Uno scatto di orgoglio per uscire dall'angolo. Il ceo di Wizz Air Jozsef Varadi ha avviato il '26 con una nuova strategia. Il capoazienda della linea aerea ungherese si è probabilmente stufato di subire le critiche del suo omologo di Ryanair Michael O'Leary e ha deciso di scendere sul ring.
Quest'ultimo, l'irlandese, non perde mai occasione per ricordare a tutto il mondo che non esiste confronto tra Ryan e Wizz Air. Sia sul piano della flotta sia per il tema della profittabilità. “Se continua a parlare in questo modo, prima o poi prenderemo provvedimenti”, ha detto in modo chiaro e netto Varadi. Affermazione che (giurano in molti) a Dublino non ha creato alcun timore.

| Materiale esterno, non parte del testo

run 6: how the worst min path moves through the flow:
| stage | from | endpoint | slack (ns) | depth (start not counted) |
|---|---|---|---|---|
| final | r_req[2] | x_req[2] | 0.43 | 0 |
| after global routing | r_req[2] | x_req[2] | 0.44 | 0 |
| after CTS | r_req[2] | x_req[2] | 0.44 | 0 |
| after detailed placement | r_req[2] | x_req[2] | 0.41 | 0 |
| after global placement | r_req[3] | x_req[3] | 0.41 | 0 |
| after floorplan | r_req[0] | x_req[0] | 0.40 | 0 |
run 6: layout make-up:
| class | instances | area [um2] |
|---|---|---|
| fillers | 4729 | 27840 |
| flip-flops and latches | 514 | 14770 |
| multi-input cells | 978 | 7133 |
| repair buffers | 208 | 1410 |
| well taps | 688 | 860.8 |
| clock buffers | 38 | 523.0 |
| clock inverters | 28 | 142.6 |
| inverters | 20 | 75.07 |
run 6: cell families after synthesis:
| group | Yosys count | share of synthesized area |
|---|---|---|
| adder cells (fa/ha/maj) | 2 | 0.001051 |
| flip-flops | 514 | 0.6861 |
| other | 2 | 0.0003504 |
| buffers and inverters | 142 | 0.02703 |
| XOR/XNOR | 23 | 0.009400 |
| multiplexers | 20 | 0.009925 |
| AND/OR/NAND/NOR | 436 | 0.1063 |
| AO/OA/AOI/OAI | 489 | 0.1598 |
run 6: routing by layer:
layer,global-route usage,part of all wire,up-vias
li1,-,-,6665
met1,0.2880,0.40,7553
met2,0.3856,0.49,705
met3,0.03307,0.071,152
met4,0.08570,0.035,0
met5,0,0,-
This is an optimization exercise on Yosys and OpenROAD, whose aim is small area, a short achievable clock period and few clock cycles, not a production implementation. RTL that was checked went through simulation tests only; none was proved equivalent to the original. For runs 2 and 3, only the layout was checked, not whether the RTL still works. No activity file was given, so power comes from the tool's default toggle rates.

**flow/run.sh**
```bash
#!/bin/bash
# synth_recipe.tcl (not shown) runs the flow's synth.tcl, then flattens the netlist and writes it again
# the make line also repeats each setting of config.mk as NAME=value (left out here)
make -C /OpenROAD-flow-scripts/flow DESIGN_CONFIG=/design/flow/config.mk WORK_HOME=/design/flow/orfs CLKGATE_MAP_FILE= SYNTH_SCRIPT=/design/flow/synth_recipe.tcl finish
```
**flow/config.mk**
```make
export PLATFORM = sky130hd
export DESIGN_NAME = axi_xbar
export DESIGN_NICKNAME = axi_xbar
export VERILOG_FILES = /design/flow/design.v
export SDC_FILE = /design/flow/constraint.sdc
export NUM_CORES = 4
export LEC_CHECK = 0
export CAP_MARGIN = 20
export CORE_MARGIN = 2
export CORE_UTILIZATION = 40
export SLEW_MARGIN = 20
```
**flow/constraint.sdc**
```tcl
create_clock -name core_clock -period 7.5 [get_ports {axi_clk}]
set_input_delay 1.5000 -clock core_clock [delete_from_list [all_inputs] [get_ports {axi_clk}]]
set_output_delay 1.5000 -clock core_clock [all_outputs]
set_load 0.01 [all_outputs]
```
**flow/design.v**
```verilog
`timescale 1ns/1ps
module axi_fifo_sync #(
    parameter int width = 8,
    parameter int aw    = 1         
) (
    input  logic             axi_clk,
    input  logic             reset,
    input  logic             wr_valid,
    output logic             wr_ready,
    input  logic [width-1:0] wr_data,
    output logic             rd_valid,
    input  logic             rd_ready,
    output logic [width-1:0] rd_data
);
    localparam int depth = 1 << aw;
    logic [width-1:0] mem [0:depth-1];
    logic [aw-1:0]    wr_ptr;
    logic [aw-1:0]    rd_ptr;
    logic [aw:0]      count;        
    logic             push;
    logic             pop;
    assign wr_ready = !count[aw] || rd_ready;
    assign rd_valid = (count != '0);
    assign rd_data  = mem[rd_ptr];
    assign push = wr_valid && wr_ready;
    assign pop  = rd_valid && rd_ready;
    always_ff @(posedge axi_clk) begin
        if (reset) begin
            wr_ptr <= '0;
            rd_ptr <= '0;
            count  <= '0;
        end else begin
            if (push)
                wr_ptr <= wr_ptr + 1'b1;
            if (pop)
                rd_ptr <= rd_ptr + 1'b1;
            case ({push, pop})
                2'b10:   count <= count + 1'b1;
                2'b01:   count <= count - 1'b1;
                default: count <= count;         
            endcase
        end
    end
    always_ff @(posedge axi_clk) begin
        if (push)
            mem[wr_ptr] <= wr_data;
    end
endmodule
`timescale 1ns/1ps
module ar_arbiter #(
    parameter int num_masters = 3,
    parameter int mtag_w      = 2,
    parameter int req_w       = 49,
    parameter int id_w        = 4
) (
    input  logic                          axi_clk,
    input  logic                          reset,
    input  logic [num_masters*req_w-1:0]  req,
    input  logic [num_masters-1:0]        req_valid,
    output logic [num_masters-1:0]        req_pop,
    output logic [mtag_w+req_w-1:0]       s_ar,
    output logic                          s_arvalid,
    input  logic                          s_arready
);
    logic [mtag_w-1:0]      last_q;          
    logic                   locked_q;        
    logic [mtag_w-1:0]      locked_idx_q;
    logic [mtag_w-1:0]      pick;
    logic                   pick_valid;
    logic [mtag_w-1:0]      win;
    logic [num_masters-1:0] grant;
    logic                   s_hs;
    logic [req_w-1:0]       win_req;
    integer                 idx;
    always_comb begin
        pick       = last_q;
        pick_valid = 1'b0;
        for (int k = num_masters; k >= 1; k--) begin
            idx = (32'(last_q) + k) % num_masters;
            if (req_valid[idx]) begin
                pick       = idx[mtag_w-1:0];
                pick_valid = 1'b1;
            end
        end
    end
    assign win       = locked_q ? locked_idx_q : pick;
    assign s_arvalid = locked_q || pick_valid;
    assign s_hs      = s_arvalid && s_arready;
    always_comb begin
        for (int m = 0; m < num_masters; m++) begin
            grant[m]   = s_arvalid && (32'(win) == m);
            req_pop[m] = grant[m] && s_arready;
        end
    end
    assign win_req = req[32'(win)*req_w +: req_w];
    assign s_ar    = {win, win_req};         
    always_ff @(posedge axi_clk) begin
        if (reset) begin
            last_q       <= mtag_w'(num_masters - 1);    
            locked_q     <= 1'b0;
            locked_idx_q <= '0;
        end else if (s_hs) begin
            last_q   <= win;
            locked_q <= 1'b0;
        end else if (s_arvalid) begin
            locked_q     <= 1'b1;
            locked_idx_q <= win;
        end
    end
endmodule
`timescale 1ns/1ps
module r_return_arbiter #(
    parameter int master_idx = 0,
    parameter int num_slaves = 3,
    parameter int sidx_w     = 2,
    parameter int mtag_w     = 2,
    parameter int beat_w     = 39        
) (
    input  logic                               axi_clk,
    input  logic                               reset,
    input  logic [num_slaves*(mtag_w+beat_w)-1:0] s_r,
    input  logic [num_slaves-1:0]              s_rvalid,
    output logic [num_slaves-1:0]              s_rready,
    output logic [beat_w-1:0]                  m_r,
    output logic                               m_rvalid,
    input  logic                               m_rready
);
    localparam int sbeat_w = mtag_w + beat_w;
    logic [num_slaves-1:0] hit;          
    logic [sidx_w-1:0]     last_q;       
    logic                  locked_q;
    logic [sidx_w-1:0]     lock_idx_q;
    logic [sidx_w-1:0]     pick;
    logic                  pick_valid;
    logic [sidx_w-1:0]     sel;
    logic                  m_hs;
    logic [sbeat_w-1:0]    sel_r;
    integer                idx;
    always_comb begin
        for (int s = 0; s < num_slaves; s++) begin
            hit[s] = s_rvalid[s] &&
                     (s_r[s*sbeat_w + beat_w +: mtag_w] == mtag_w'(master_idx));
        end
    end
    always_comb begin
        pick       = last_q;
        pick_valid = 1'b0;
        for (int k = num_slaves; k >= 1; k--) begin
            idx = (32'(last_q) + k) % num_slaves;
            if (hit[idx]) begin
                pick       = idx[sidx_w-1:0];
                pick_valid = 1'b1;
            end
        end
    end
    assign sel      = locked_q ? lock_idx_q : pick;
    assign m_rvalid = locked_q ? hit[lock_idx_q] : pick_valid;
    assign m_hs     = m_rvalid && m_rready;
    assign sel_r = s_r[32'(sel)*sbeat_w +: sbeat_w];
    assign m_r   = sel_r[beat_w-1:0];        
    always_comb begin
        for (int s = 0; s < num_slaves; s++) begin
            s_rready[s] = m_rready && m_rvalid && (32'(sel) == s);
        end
    end
    always_ff @(posedge axi_clk) begin
        if (reset) begin
            last_q     <= sidx_w'(num_slaves - 1);
            locked_q   <= 1'b0;
            lock_idx_q <= '0;
        end else if (m_rvalid) begin
            lock_idx_q <= sel;
            locked_q   <= !(m_hs && m_r[0]);
            if (m_hs && m_r[0])
                last_q <= sel;                   
        end
    end
endmodule
`timescale 1ns/1ps
module axi_xbar (
    input  logic        axi_clk,
    input  logic        reset,
    input  logic [11:0] m_ar_id,
    input  logic [95:0] m_ar_addr,
    input  logic [23:0] m_ar_len,
    input  logic [8:0]  m_ar_size,
    input  logic [5:0]  m_ar_burst,
    input  logic [2:0]  m_arvalid,
    output logic [2:0]  m_arready,
    output logic [11:0] m_r_id,
    output logic [95:0] m_r_data,
    output logic [5:0]  m_r_resp,
    output logic [2:0]  m_r_last,
    output logic [2:0]  m_rvalid,
    input  logic [2:0]  m_rready,
    output logic [17:0] s_ar_id,
    output logic [95:0] s_ar_addr,
    output logic [23:0] s_ar_len,
    output logic [8:0]  s_ar_size,
    output logic [5:0]  s_ar_burst,
    output logic [2:0]  s_arvalid,
    input  logic [2:0]  s_arready,
    input  logic [17:0] s_r_id,
    input  logic [95:0] s_r_data,
    input  logic [5:0]  s_r_resp,
    input  logic [2:0]  s_r_last,
    input  logic [2:0]  s_rvalid,
    output logic [2:0]  s_rready
);
    localparam int num_masters = 3;
    localparam int num_slaves  = 3;
    localparam int mtag_w      = 2;              
    localparam int id_w        = 4;
    localparam int sel_lsb     = 28;             
    localparam int sidx_w      = 2;
    localparam int fifo_aw     = 1;              
    localparam int req_w       = 49;             
    localparam int sreq_w      = req_w + mtag_w;
    localparam int beat_w      = 39;             
    localparam int sbeat_w     = beat_w + mtag_w;
    logic [num_masters*req_w-1:0]           ar_head;         
    logic [num_masters-1:0]                 ar_head_valid;
    logic [num_masters-1:0]                 ar_pop;
    logic [num_slaves-1:0][num_masters-1:0] slv_req_valid;   
    logic [num_slaves-1:0][num_masters-1:0] slv_pop;
    logic [num_masters*beat_w-1:0]          r_push;
    logic [num_masters-1:0]                 r_push_valid;
    logic [num_masters-1:0]                 r_push_ready;
    logic [num_masters-1:0][num_slaves-1:0] mst_rready;
    logic [num_slaves*sbeat_w-1:0]          s_r_all;
    for (genvar s = 0; s < num_slaves; s++) begin : g_s_r
        assign s_r_all[s*sbeat_w +: sbeat_w] =
            {s_r_id[6*s +: 6], s_r_data[32*s +: 32], s_r_resp[2*s +: 2], s_r_last[s]};
    end
    always_comb begin
        for (int s = 0; s < num_slaves; s++) begin
            for (int m = 0; m < num_masters; m++) begin
                slv_req_valid[s][m] = ar_head_valid[m] &&
                    (ar_head[m*req_w + 13 + sel_lsb +: sidx_w] == sidx_w'(s));
            end
        end
    end
    always_comb begin
        ar_pop = '0;
        for (int s = 0; s < num_slaves; s++)
            ar_pop = ar_pop | slv_pop[s];
    end
    always_comb begin
        s_rready = '0;
        for (int m = 0; m < num_masters; m++)
            s_rready = s_rready | mst_rready[m];
    end
    for (genvar m = 0; m < num_masters; m++) begin : g_master
        logic [beat_w-1:0] m_r;
        axi_fifo_sync #(.width(req_w), .aw(fifo_aw)) u_ar_fifo (
            .axi_clk  (axi_clk),
            .reset    (reset),
            .wr_valid (m_arvalid[m]),
            .wr_ready (m_arready[m]),
            .wr_data  ({m_ar_id[4*m +: 4], m_ar_addr[32*m +: 32], m_ar_len[8*m +: 8],
                        m_ar_size[3*m +: 3], m_ar_burst[2*m +: 2]}),
            .rd_valid (ar_head_valid[m]),
            .rd_ready (ar_pop[m]),
            .rd_data  (ar_head[m*req_w +: req_w])
        );
        r_return_arbiter #(.master_idx(m), .num_slaves(num_slaves), .sidx_w(sidx_w),
                           .mtag_w(mtag_w), .beat_w(beat_w)) u_r_arb (
            .axi_clk  (axi_clk),
            .reset    (reset),
            .s_r      (s_r_all),
            .s_rvalid (s_rvalid),
            .s_rready (mst_rready[m]),
            .m_r      (r_push[m*beat_w +: beat_w]),
            .m_rvalid (r_push_valid[m]),
            .m_rready (r_push_ready[m])
        );
        axi_fifo_sync #(.width(beat_w), .aw(fifo_aw)) u_r_fifo (
            .axi_clk  (axi_clk),
            .reset    (reset),
            .wr_valid (r_push_valid[m]),
            .wr_ready (r_push_ready[m]),
            .wr_data  (r_push[m*beat_w +: beat_w]),
            .rd_valid (m_rvalid[m]),
            .rd_ready (m_rready[m]),
            .rd_data  (m_r)
        );
        assign m_r_id[4*m +: 4]     = m_r[38:35];
        assign m_r_data[32*m +: 32] = m_r[34:3];
        assign m_r_resp[2*m +: 2]   = m_r[2:1];
        assign m_r_last[m]          = m_r[0];
    end
    for (genvar s = 0; s < num_slaves; s++) begin : g_slave
        logic [sreq_w-1:0] s_ar;
        ar_arbiter #(.num_masters(num_masters), .mtag_w(mtag_w), .req_w(req_w),
                     .id_w(id_w)) u_ar_arb (
            .axi_clk   (axi_clk),
            .reset     (reset),
            .req       (ar_head),
            .req_valid (slv_req_valid[s]),
            .req_pop   (slv_pop[s]),
            .s_ar      (s_ar),
            .s_arvalid (s_arvalid[s]),
            .s_arready (s_arready[s])
        );
        assign s_ar_id[6*s +: 6]     = s_ar[50:45];
        assign s_ar_addr[32*s +: 32] = s_ar[44:13];
        assign s_ar_len[8*s +: 8]    = s_ar[12:5];
        assign s_ar_size[3*s +: 3]   = s_ar[4:2];
        assign s_ar_burst[2*s +: 2]  = s_ar[1:0];
    end
endmodule
```
==> PnR_summary.wiki, run 1 <==
{| class="wikitable"
! Metric !! Value
|-
| Overall via count from detail_route || 22700
|-
| Number of design-rule violations left by the first detailed-router iteration || 1870
|-
| Critical Path Most Common Cell || sky130_fd_sc_hd__or3_1
|-
| Slowest stage cell on the critical path || sky130_fd_sc_hd__clkdlybuf4s50_1
|-
| Max_cap viols || 0
|-
| Number of antenna violations at the first check in global routing || 18
|-
| Clock tree from TritonCTS || done
|-
| Wire length per cell || 25.0 um
|-
| Slowest stage delay, CP || 0.64 ns
|-
| Worst endpoint required time || 6.00 ns
|-
| Most instantiated flip-flop cell in the synthesis netlist || sky130_fd_sc_hd__edfxtp_1
|-
| R2R cell count || 13
|-
| Proportion of synthesized chip area in sequential cells || 0.580
|-
| Crit path kind || reg -> out
|-
| Clk sinks || 588
|-
| Post-synthesis share of cell area spent on and, or, nand and nor gates || 0.0817
|-
| Die Span Y || 275 um
|-
| Max-slew violations || 0
|-
| Total setup violations reported at the end of the flow || 0
|-
| Clock latency on the worst-skew pair || 0.59 ns
|-
| Setup repair after global routing missed its margin || no
|-
| Maximum vdd ir drop || 440 uV
|-
| Core Footprint || 73000 um^2
|-
| CP Launch Point || g_slave[0].u_ar_arb.last_q[1]$_SDFFE_PP1P_
|-
| Number of cells upsized or downsized after cts || 0
|-
| Setup TNS || 0 ns
|-
| Power per unit of standard cell area || 601 nW/um^2
|-
| Post-route clock skew || 0.0183 ns
|-
| Ys Warns || 7
|-
| Leading post-synthesis cells by cell area || sky130_fd_sc_hd__edfxtp_1, sky130_fd_sc_hd__mux2i_1, sky130_fd_sc_hd__mux2_2
|-
| Via density per instance || 5.77
|-
| Final critical-path required period || 6.83 ns
|-
| Post-CTS Setup Inserts || 0
|-
| Total global-route track usage || 0.250
|-
| Number of H-tree branching levels || 3
|-
| Layout net count || 3253
|-
| Status || finished clean
|-
| Estimated wirelength of the detail-placed design || 65500 um
|-
| Number of cells produced by synthesis || 2402
|-
| Clock-pin slew reported for the worst setup and hold paths after clock tree synthesis || 0.06 ns
|-
| Arithmetic-cell share of the synthesized area counting full adders, half adders and majority gates || 0.0230
|-
| Leakage component of the power || 0.0131 uW
|-
| Kind of capture point of the worst setup path || primary output
|-
| Asr flop ratio synth || 0
|-
| Top library cells by usage in the layout, fill and taps aside || sky130_fd_sc_hd__clkdlybuf4s50_1, sky130_fd_sc_hd__edfxtp_1, sky130_fd_sc_hd__mux2i_1
|-
| Area fraction in compound gates after synthesis || 0.132
|-
| Reg-to-Reg Start || g_slave[0].u_ar_arb.last_q[1]$_SDFFE_PP1P_
|-
| Remaining max-slew budget at the tightest pin || 0.248
|-
| X dimension of the die || 275 um
|-
| Sequence of cells on the critical path || inv_1 -> ha_1 -> nand2_1 -> or4_1 -> a32oi_2 -> a2111oi_0 -> or3_1 -> inv_4 -> buf_4 -> a32o_2 -> or3_1 -> clkdlybuf4s50_1
|-
| Cell taking the most area after synthesis || sky130_fd_sc_hd__edfxtp_1
|-
| Detailed-route wire length || 98300 um
|-
| Share of cells above drive strength 1 || 0.125
|-
| Setup slack of the most critical reg-to-reg path || 1.74 ns
|-
| Xor/xnor cell area share of the yosys netlist || 0.00565
|-
| Class of the tightest hold or removal check || reg -> reg
|-
| Count of unresolved DRC violations after routing || 0
|-
| Multiplexer area fraction after synthesis || 0.147
|-
| Hold-fix buffer count after cts || 0
|-
| Most common cell after layout, fill and taps aside || sky130_fd_sc_hd__clkdlybuf4s50_1
|-
| Full die area || 75800 um^2
|-
| Top Ports || 566
|-
| Area growth syn-to-layout || 29.5%
|-
| First-pass iteration count of the detailed router || 5
|-
| End of the critical path || m_arready[1]
|-
| Fin util || 0.522
|-
| Number of global-route vias before repair || 22900
|-
| Category of the worst setup path launch point || register
|-
| Cell chosen for the clock root || sky130_fd_sc_hd__clkbuf_16
|-
| Highest attainable clock frequency || 146 MHz
|-
| Pin slew with the least headroom to its limit || 1.13 ns
|-
| GRT overflow || 0
|-
| Hold Violations, Final || 0
|-
| Largest family of logic cells by synthesized area || multiplexers
|-
| Post-route clock period utilization || 0.910
|-
| Starting utilization of the core area || 0.403
|-
| Final instance count without filler cells || 3927
|-
| Terminus of the critical flop-to-flop path || g_master[1].u_ar_fifo.mem[0][9]$_DFFE_PP_
|-
| Final Wtd Congestion || 0.941
|-
| Number of buffers added by the clock tree synthesis step || 67
|-
| Mapped Area || 29400 um^2
|-
| Synthesized area divided by synthesized cell count || 12.3 um^2
|-
| Critical path fanouts, max || 68
|-
| IO buf count || 565
|-
| Core Rows || 99
|-
| Count of flip-flops with a built-in enable after synthesis || 528
|-
| Buffer depth of the longest clock path || 3
|-
| Final Hold Slack || 0.511 ns
|-
| Count of different cell masters after synthesis || 88
|-
| Portion of synthesized cell area occupied by the leading cell type || 0.539
|-
| Number of nets with antenna violations after detailed routing || 0
|-
| Flip-flop and latch count after synthesis || 588
|-
| Critical path data arrival time || 5.33 ns
|-
| First-pass GRT wire length || 143000 um
|-
| Largest net degree at the start of global routing || 69
|-
| Inst Count DP || 3805
|}
==> state kept, by name, indices dropped and copies added, names as in the netlist, 6 cells and up, named ones only <==
signal and count:
g_slave.u_ar_arb.locked_idx_q 6, g_master.u_r_fifo.mem 234, g_master.u_r_fifo.count 6, g_master.u_ar_fifo.mem 294, g_master.u_ar_fifo.count 6, g_slave.u_ar_arb.last_q 6, g_master.u_r_arb.lock_idx_q 6, g_master.u_r_arb.last_q 6
From an optimization exercise on the open Yosys and OpenROAD flow, aimed at small area, a short achievable clock period and few clock cycles per item; shortcuts taken in it are not production practice.
Where RTL was checked, it was by simulation tests only, not by an equivalence proof against the original.

==> inputs of build 53 <==
// aesTop
module aesTop (
    input  logic        clk,
    input  logic        rstN,
    input  aesPkg::apbAddrT     paddr,
    input  logic        psel,
    input  logic        penable,
    input  logic        pwrite,
    input  aesPkg::wordT        pwdata,
    output aesPkg::wordT        prdata,
    output logic        pready,
    output logic        pslverr,
    output logic [20:0] segOut
);
==> flow/config.mk <==
export PLATFORM = sky130hd
export DESIGN_NAME = aesTop
export DESIGN_NICKNAME = aesTop
export VERILOG_FILES = /design/flow/design.v
export SDC_FILE = /design/flow/constraint.sdc
export NUM_CORES = 4
export LEC_CHECK = 0
export CAP_MARGIN = 20
export CELL_PAD_IN_SITES_DETAIL_PLACEMENT = 2
export CELL_PAD_IN_SITES_GLOBAL_PLACEMENT = 2
export CORE_MARGIN = 2
export CORE_UTILIZATION = 35
export CTS_CLUSTER_DIAMETER = 110
export CTS_CLUSTER_SIZE = 24
export PLACE_DENSITY = 0.45
export SETUP_SLACK_MARGIN = 1
export SLEW_MARGIN = 20
export SYNTH_HIERARCHICAL = 1
==> flow/constraint.sdc <==
create_clock -name core_clock -period 8.0 [get_ports {clk}]
set_input_delay 1.6000 -clock core_clock [delete_from_list [all_inputs] [get_ports {clk}]]
set_output_delay 1.6000 -clock core_clock [all_outputs]
set_load 0.01 [all_outputs]
run.sh (not shown) runs the stock make flow with config.mk's settings and CLKGATE_MAP_FILE= SYNTH_SCRIPT=/design/flow/synth_recipe.tcl, a recipe that flattens the netlist after the stock synthesis.
==> build 97: changes against build 53 <==
CELL_PAD_IN_SITES_DETAIL_PLACEMENT = 1   (was 2)
CELL_PAD_IN_SITES_GLOBAL_PLACEMENT = 1   (was 2)
CORE_UTILIZATION = 45   (was 35)
CTS_CLUSTER_DIAMETER = 100   (was 110)
CTS_CLUSTER_SIZE = 20   (was 24)
PLACE_DENSITY = 0.55   (was 0.45)
SETUP_SLACK_MARGIN = 0.9   (was 1)
==> summary of the runs <==
- Build 97 completed with no timing, DRC or antenna violations. Build 53 completed with no timing, DRC or antenna violations.
- Of build 97 and build 53, build 53 has the higher die area (gap about 22%, measured against build 53).
- Between build 53 and build 97, the lower core utilization is in build 53 (gap 10 points).
- In sequential cell count, build 97 and build 53 do not differ.
- Clock skew: build 97 is lower than build 53 (6.2 ps).
- Of build 53 and build 97, build 97 has the higher sequential share of layout area (gap 0.71 points).
Testbench counts of build 53, summed over its fixed seeds: cycles 10,368, blocks 384.
Testbench counts of build 97, summed over its fixed seeds: cycles 10,368, blocks 384.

O'Leary è un provocatore di prima categoria che gioca sempre con le parole. Basterebbe andare a rileggersi i suoi proclami contro Alitalia. Varadi sostiene invece che la liquidità della sua compagnia è superiore a quella di Ryanar, stuzzicando O'Leary che non tarderà a rispondere. Probabilmente schierando anche tutta “la contraerea” dialettica.
Si riparte dunque con gli irlandesi sempre in prima linea. Una volta lanciano l'attacco a easyJet e l'altra a Wizz Air e così tengono alta l'attenzione sul mondo low fare. E in questo campo piaccia o meno O'Leary è maestro nel condurre le danze. Però adesso Varadi non resta più a guardare.